╭──
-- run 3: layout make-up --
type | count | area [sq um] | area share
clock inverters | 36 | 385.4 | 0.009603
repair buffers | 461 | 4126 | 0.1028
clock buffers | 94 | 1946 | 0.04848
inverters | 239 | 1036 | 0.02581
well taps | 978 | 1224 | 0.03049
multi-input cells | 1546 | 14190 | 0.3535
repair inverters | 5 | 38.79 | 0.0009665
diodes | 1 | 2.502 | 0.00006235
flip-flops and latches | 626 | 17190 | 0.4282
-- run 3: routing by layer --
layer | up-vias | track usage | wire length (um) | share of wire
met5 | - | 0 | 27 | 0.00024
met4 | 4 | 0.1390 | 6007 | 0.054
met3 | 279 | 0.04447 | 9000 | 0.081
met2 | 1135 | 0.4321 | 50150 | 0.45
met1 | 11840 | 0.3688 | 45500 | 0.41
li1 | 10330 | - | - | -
╰──
╭──
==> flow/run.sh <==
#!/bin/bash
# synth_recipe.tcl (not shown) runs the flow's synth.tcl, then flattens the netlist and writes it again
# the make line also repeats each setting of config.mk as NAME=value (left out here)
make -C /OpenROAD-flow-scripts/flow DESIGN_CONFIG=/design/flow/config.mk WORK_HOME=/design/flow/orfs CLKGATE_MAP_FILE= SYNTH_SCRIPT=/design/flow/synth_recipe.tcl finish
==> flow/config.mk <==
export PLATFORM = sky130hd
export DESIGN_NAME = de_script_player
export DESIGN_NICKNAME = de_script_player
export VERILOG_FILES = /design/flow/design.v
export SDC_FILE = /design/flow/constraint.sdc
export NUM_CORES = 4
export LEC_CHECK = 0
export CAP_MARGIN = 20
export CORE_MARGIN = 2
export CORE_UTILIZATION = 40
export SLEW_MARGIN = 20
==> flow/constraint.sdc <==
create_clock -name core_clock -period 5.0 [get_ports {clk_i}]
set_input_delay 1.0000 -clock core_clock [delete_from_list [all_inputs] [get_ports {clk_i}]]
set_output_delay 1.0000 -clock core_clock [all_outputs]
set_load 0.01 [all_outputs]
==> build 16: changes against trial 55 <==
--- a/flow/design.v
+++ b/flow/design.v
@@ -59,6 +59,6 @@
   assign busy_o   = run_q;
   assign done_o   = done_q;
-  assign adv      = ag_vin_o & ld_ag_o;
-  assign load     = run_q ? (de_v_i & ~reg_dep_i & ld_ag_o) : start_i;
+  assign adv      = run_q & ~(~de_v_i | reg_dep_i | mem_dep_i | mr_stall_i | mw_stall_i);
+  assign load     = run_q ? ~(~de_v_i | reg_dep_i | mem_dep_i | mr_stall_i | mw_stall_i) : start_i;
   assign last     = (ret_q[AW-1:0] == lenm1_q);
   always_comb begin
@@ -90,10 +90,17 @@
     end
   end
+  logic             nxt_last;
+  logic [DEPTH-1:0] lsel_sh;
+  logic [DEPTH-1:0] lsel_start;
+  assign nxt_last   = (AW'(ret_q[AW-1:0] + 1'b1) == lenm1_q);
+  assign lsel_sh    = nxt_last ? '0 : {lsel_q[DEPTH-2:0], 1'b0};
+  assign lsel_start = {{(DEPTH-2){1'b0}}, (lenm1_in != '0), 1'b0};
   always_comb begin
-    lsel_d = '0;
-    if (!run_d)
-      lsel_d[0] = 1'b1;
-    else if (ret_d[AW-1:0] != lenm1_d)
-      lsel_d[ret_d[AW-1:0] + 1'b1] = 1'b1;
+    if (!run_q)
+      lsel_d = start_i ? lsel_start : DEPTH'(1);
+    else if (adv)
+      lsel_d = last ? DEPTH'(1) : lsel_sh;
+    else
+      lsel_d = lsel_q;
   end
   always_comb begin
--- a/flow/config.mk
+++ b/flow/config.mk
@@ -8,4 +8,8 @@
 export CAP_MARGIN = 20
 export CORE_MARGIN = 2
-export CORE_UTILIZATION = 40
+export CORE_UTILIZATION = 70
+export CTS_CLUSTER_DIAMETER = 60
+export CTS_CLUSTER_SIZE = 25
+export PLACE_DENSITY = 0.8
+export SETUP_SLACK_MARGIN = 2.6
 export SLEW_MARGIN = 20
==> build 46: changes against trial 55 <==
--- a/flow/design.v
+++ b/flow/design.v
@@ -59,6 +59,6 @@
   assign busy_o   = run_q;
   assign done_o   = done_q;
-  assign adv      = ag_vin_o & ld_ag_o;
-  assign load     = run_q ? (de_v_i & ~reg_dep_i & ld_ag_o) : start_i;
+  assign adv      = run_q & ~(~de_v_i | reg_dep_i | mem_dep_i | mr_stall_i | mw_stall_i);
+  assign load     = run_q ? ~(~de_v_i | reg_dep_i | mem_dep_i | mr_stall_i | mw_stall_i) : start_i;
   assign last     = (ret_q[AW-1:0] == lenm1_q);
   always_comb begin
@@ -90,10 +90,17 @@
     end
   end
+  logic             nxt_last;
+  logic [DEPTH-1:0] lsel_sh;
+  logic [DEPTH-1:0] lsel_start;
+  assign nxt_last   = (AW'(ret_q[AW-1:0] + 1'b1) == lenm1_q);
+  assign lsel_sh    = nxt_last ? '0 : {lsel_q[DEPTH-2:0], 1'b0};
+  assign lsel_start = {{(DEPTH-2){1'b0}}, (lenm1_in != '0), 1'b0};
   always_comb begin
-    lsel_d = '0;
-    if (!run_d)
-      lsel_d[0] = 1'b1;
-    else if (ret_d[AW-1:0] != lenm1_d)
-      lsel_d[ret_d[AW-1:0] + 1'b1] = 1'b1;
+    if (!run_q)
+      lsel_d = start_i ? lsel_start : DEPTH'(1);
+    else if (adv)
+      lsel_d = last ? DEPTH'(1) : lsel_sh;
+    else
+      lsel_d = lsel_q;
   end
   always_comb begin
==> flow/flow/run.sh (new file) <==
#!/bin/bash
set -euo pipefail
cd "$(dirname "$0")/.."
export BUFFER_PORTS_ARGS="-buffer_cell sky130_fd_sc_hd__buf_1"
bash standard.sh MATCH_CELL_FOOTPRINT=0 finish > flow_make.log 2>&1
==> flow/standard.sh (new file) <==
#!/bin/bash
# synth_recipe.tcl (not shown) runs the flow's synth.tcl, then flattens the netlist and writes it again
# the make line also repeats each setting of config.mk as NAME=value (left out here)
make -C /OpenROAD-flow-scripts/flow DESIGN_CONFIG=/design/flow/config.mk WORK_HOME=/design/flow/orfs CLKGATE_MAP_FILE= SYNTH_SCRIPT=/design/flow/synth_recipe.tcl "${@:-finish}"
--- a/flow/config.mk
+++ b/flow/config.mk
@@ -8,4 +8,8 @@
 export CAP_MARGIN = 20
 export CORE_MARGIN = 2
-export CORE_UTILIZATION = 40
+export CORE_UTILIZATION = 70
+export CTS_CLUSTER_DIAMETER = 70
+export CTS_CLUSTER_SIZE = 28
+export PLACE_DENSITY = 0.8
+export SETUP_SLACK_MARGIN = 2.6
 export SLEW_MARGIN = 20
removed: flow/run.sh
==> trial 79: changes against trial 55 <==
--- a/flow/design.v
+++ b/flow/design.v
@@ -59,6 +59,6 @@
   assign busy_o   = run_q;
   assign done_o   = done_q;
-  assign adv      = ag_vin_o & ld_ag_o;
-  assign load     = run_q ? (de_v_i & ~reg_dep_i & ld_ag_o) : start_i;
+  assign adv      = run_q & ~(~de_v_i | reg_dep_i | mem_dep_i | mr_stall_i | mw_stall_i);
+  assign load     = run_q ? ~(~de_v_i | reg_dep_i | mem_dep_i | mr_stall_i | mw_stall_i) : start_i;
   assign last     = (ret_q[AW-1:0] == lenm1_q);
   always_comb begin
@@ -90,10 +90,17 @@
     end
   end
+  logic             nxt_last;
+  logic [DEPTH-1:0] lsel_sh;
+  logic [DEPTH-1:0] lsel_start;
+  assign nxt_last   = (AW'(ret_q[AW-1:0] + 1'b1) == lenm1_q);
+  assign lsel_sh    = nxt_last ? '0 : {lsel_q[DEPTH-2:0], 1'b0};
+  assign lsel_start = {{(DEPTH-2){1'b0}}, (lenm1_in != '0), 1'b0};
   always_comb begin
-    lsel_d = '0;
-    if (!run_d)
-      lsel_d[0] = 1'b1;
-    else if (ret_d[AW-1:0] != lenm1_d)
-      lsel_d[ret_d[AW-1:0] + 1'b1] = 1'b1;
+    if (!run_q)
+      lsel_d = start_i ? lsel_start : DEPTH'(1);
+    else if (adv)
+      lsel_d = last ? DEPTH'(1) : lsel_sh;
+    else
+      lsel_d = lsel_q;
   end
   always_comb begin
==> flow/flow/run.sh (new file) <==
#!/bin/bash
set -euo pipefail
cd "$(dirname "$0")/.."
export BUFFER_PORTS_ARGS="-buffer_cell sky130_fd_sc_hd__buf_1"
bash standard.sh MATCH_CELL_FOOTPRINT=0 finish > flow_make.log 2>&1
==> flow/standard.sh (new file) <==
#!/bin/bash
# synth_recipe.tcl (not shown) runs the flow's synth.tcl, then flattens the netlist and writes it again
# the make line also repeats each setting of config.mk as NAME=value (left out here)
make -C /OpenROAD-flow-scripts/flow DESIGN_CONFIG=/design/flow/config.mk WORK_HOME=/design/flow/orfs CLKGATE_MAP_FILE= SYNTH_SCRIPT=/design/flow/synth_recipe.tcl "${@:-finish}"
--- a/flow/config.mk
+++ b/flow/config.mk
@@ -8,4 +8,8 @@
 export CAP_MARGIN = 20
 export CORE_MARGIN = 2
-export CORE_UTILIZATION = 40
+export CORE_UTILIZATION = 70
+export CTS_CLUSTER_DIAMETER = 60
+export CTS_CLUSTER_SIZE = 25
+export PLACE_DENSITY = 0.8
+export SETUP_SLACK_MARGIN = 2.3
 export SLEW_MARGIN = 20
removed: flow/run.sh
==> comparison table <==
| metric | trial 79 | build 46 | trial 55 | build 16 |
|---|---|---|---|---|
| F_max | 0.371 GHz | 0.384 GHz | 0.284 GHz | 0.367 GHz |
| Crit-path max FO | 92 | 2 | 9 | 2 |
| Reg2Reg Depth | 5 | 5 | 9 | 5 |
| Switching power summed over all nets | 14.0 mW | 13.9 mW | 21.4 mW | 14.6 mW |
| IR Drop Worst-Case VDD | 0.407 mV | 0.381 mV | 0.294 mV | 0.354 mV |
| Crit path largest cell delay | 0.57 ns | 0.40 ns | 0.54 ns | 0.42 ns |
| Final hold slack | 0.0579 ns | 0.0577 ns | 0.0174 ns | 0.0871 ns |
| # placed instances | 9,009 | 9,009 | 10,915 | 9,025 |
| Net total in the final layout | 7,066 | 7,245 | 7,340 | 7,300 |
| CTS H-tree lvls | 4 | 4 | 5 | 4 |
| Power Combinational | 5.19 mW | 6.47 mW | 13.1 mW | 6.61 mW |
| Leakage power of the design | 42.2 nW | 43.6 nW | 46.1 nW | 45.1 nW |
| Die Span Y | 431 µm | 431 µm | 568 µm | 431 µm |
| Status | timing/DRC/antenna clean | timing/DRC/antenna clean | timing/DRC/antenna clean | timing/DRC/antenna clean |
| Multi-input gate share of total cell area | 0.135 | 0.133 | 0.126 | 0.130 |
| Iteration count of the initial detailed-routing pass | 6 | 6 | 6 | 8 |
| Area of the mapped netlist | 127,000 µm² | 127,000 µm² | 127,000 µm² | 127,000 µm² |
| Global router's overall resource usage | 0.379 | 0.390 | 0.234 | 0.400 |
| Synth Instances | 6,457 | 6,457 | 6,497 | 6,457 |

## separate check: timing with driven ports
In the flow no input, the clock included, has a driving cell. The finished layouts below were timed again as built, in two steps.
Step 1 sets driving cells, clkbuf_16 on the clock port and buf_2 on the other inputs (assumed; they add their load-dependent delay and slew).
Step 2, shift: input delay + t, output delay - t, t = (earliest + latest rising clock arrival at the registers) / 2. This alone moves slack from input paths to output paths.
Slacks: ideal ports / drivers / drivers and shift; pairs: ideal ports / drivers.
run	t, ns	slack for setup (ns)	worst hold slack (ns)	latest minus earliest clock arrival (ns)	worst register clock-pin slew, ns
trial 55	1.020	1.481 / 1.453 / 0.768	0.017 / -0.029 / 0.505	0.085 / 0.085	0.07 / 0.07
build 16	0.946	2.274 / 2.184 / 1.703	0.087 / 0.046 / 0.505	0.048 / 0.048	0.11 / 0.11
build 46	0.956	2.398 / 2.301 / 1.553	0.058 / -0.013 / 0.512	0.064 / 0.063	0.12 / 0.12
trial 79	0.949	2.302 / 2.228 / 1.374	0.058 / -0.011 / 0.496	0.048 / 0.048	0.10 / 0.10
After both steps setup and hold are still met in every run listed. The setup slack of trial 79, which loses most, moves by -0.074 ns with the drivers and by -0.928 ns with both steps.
╰──
What to do:
Scan the entries above for the line containing "-- run 3: layout", and copy it and all lines after it exactly, down to and including the line containing "met5 | - | 0 | 27 | 0.00024".

Response box:
-- run 3: layout make-up --
type | count | area [sq um] | area share
clock inverters | 36 | 385.4 | 0.009603
repair buffers | 461 | 4126 | 0.1028
clock buffers | 94 | 1946 | 0.04848
inverters | 239 | 1036 | 0.02581
well taps | 978 | 1224 | 0.03049
multi-input cells | 1546 | 14190 | 0.3535
repair inverters | 5 | 38.79 | 0.0009665
diodes | 1 | 2.502 | 0.00006235
flip-flops and latches | 626 | 17190 | 0.4282
-- run 3: routing by layer --
layer | up-vias | track usage | wire length (um) | share of wire
met5 | - | 0 | 27 | 0.00024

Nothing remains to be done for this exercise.